= Available data =

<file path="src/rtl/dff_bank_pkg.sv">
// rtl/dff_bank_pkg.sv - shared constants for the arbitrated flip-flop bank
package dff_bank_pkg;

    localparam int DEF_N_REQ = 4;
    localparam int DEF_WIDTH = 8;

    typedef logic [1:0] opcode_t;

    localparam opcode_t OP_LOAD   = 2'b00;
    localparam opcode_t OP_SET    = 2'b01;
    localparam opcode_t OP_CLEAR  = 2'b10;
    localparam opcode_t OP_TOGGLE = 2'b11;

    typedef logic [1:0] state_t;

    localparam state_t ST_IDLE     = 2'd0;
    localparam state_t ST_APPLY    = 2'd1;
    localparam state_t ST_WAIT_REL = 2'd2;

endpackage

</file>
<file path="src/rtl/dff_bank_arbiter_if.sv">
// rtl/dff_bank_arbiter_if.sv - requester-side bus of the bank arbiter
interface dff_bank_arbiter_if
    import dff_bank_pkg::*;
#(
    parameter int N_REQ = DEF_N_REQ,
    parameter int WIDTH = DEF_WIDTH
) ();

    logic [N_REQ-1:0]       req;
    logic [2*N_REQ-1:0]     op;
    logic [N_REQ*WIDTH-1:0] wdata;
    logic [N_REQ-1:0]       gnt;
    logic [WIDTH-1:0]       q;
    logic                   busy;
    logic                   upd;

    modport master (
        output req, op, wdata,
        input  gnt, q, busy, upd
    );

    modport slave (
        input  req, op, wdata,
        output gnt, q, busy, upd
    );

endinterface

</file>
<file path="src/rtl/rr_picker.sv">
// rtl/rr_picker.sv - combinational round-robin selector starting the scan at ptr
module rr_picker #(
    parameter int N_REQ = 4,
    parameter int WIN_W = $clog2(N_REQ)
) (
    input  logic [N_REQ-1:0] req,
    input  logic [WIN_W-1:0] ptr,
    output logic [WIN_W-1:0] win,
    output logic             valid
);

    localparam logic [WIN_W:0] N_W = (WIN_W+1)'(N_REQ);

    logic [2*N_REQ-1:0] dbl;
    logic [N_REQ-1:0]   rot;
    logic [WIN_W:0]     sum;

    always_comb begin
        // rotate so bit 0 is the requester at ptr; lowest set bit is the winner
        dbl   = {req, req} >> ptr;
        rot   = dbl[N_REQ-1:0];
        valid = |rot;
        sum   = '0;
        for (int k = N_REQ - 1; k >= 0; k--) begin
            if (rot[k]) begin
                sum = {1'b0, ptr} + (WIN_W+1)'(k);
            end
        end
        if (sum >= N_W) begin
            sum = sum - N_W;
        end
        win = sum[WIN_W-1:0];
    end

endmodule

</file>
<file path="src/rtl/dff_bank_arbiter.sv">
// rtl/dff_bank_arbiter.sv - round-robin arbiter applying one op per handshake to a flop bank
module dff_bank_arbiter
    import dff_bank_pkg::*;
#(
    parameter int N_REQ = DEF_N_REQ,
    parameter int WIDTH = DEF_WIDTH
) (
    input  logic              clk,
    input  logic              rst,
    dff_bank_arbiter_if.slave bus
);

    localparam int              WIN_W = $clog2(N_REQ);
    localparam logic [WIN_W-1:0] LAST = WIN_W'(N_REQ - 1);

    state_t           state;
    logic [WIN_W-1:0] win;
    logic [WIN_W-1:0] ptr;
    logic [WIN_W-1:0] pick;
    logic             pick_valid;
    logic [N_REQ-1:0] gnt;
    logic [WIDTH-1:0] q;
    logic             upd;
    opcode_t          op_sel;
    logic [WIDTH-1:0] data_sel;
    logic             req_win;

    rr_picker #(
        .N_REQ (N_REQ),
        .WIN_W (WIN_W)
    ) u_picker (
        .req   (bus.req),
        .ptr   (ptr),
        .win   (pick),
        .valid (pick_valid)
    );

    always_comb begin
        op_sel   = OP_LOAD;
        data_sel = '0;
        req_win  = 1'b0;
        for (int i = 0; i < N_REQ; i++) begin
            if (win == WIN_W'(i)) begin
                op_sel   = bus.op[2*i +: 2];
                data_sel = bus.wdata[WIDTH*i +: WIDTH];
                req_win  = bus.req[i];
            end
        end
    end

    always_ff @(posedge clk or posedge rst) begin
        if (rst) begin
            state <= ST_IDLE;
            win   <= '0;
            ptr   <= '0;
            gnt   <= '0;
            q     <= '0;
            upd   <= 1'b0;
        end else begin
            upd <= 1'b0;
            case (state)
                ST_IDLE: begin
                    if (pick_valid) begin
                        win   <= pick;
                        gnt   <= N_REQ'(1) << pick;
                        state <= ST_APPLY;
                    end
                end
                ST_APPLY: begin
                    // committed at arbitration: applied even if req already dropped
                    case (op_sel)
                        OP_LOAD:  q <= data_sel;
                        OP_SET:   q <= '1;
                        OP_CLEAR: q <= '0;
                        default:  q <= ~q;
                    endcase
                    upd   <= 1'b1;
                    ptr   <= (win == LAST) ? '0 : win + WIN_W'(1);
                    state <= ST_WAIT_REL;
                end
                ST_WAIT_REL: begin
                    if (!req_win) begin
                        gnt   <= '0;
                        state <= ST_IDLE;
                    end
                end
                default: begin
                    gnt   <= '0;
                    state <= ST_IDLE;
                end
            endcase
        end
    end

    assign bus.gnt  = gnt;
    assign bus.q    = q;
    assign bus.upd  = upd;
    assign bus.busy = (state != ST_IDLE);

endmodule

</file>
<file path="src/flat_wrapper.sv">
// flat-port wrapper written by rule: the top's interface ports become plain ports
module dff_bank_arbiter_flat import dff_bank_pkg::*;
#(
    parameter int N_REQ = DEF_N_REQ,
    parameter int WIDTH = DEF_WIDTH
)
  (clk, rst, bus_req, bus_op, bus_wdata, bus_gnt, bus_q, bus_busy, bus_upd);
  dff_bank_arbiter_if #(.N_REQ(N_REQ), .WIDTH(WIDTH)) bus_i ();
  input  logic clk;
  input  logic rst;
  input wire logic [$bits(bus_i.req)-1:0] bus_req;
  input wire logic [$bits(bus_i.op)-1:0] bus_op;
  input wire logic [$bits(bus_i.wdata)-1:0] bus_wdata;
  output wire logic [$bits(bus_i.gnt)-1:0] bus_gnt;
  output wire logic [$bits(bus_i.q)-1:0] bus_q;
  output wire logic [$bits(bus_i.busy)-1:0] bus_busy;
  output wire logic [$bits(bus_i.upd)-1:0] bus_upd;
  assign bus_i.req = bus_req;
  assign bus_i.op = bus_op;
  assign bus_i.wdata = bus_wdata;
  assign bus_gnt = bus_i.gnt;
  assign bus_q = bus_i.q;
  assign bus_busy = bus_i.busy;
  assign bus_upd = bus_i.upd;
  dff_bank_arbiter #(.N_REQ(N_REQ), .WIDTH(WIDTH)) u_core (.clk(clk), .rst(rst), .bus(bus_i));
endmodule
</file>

==

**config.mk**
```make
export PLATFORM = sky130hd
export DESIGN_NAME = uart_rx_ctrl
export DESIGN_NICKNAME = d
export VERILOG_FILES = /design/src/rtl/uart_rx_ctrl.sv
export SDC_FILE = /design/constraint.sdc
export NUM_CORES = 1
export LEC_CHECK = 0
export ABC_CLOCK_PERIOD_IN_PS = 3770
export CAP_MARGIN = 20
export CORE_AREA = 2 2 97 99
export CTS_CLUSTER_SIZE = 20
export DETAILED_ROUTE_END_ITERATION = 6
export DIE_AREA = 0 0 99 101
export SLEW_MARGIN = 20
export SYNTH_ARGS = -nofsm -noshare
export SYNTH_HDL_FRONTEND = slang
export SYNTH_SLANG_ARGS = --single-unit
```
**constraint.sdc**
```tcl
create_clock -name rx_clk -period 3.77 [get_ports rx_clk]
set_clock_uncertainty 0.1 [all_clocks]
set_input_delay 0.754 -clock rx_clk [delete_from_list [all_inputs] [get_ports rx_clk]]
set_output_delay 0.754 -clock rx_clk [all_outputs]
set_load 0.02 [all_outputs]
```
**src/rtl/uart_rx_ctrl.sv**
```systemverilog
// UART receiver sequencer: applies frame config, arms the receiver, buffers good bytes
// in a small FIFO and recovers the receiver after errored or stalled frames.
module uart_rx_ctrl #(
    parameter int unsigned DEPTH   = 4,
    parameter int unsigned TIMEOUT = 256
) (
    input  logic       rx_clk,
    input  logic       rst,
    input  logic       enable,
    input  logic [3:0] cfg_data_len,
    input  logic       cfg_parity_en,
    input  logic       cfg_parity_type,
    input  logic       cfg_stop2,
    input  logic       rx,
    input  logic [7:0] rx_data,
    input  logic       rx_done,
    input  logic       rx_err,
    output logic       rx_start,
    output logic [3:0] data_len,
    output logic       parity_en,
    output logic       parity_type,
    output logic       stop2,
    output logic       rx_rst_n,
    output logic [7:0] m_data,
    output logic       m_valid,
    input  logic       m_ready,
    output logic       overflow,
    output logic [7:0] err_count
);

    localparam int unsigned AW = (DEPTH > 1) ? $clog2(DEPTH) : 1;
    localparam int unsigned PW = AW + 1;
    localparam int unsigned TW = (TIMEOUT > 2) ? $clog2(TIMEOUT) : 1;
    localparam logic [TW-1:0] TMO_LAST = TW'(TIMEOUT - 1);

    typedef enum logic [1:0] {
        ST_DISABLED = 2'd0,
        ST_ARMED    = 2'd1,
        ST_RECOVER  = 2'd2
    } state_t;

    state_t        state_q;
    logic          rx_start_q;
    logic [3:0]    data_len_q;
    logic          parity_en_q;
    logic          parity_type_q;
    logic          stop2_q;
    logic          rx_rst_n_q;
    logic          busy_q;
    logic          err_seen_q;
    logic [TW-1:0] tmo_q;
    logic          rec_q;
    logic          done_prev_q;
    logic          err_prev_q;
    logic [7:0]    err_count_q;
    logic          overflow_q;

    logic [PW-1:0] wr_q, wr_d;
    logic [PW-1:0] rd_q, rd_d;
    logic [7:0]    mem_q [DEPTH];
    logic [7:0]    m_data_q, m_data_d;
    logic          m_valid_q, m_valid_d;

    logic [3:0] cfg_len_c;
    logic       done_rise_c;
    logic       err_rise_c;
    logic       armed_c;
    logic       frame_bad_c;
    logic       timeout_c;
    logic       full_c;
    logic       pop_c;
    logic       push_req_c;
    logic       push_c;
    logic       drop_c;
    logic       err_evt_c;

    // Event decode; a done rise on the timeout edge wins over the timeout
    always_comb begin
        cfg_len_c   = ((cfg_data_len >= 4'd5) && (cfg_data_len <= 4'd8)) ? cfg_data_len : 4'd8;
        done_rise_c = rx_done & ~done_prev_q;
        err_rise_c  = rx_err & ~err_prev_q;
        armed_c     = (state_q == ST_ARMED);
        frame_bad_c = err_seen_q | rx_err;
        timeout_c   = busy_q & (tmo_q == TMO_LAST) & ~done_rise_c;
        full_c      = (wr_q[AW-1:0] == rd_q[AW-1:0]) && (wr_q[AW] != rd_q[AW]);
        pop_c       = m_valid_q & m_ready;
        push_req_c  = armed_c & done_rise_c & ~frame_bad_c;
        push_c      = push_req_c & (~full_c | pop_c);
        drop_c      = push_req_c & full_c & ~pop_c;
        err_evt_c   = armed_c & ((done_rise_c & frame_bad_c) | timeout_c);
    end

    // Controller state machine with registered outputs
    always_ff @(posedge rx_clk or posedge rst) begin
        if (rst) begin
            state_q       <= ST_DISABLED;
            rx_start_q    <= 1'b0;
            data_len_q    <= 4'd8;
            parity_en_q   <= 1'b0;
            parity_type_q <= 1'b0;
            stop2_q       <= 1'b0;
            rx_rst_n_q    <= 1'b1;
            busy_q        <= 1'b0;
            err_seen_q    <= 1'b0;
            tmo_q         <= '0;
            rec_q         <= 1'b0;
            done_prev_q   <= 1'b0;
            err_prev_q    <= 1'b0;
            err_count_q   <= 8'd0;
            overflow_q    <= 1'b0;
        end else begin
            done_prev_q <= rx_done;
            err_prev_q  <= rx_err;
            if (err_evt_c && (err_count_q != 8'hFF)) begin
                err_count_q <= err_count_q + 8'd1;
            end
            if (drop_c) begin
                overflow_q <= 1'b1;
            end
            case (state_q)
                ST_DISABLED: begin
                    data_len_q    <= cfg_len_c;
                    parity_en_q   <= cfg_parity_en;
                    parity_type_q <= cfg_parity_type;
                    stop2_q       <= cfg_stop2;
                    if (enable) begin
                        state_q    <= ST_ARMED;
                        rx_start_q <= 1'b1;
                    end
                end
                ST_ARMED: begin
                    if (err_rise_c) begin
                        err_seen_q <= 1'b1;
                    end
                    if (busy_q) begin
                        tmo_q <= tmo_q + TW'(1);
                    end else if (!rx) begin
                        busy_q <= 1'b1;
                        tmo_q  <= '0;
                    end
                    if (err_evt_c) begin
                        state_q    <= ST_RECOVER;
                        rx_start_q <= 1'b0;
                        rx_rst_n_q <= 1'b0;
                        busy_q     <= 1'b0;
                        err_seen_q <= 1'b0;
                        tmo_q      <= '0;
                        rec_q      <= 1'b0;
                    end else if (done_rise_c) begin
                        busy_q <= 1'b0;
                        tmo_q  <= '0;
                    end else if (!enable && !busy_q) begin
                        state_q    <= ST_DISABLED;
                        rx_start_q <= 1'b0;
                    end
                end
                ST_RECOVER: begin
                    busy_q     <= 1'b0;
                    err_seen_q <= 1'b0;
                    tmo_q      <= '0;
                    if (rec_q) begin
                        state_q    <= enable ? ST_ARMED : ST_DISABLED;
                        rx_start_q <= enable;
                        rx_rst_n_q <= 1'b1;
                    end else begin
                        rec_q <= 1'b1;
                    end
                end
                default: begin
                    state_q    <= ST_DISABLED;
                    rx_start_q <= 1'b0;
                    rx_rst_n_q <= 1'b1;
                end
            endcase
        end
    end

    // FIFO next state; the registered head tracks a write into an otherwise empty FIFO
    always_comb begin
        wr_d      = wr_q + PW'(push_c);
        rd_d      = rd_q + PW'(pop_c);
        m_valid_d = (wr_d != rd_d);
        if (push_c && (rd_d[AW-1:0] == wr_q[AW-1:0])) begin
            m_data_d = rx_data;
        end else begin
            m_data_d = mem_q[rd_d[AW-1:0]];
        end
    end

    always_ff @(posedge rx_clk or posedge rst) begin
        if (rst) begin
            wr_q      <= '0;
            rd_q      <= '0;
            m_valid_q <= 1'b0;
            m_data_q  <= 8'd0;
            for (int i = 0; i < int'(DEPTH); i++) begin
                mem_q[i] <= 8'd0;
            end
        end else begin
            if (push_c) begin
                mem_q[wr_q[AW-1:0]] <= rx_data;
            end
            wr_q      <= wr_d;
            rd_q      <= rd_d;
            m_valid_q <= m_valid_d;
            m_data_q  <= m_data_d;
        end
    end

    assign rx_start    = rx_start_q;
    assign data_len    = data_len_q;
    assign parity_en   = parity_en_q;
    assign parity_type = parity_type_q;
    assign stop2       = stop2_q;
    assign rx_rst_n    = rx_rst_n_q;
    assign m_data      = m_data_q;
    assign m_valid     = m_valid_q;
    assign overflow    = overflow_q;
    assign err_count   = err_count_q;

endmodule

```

= Task to carry out =
Filter the entries above and return only the lines holding "registered".

= Exercise answer =
    // Controller state machine with registered outputs
    // FIFO next state; the registered head tracks a write into an otherwise empty FIFO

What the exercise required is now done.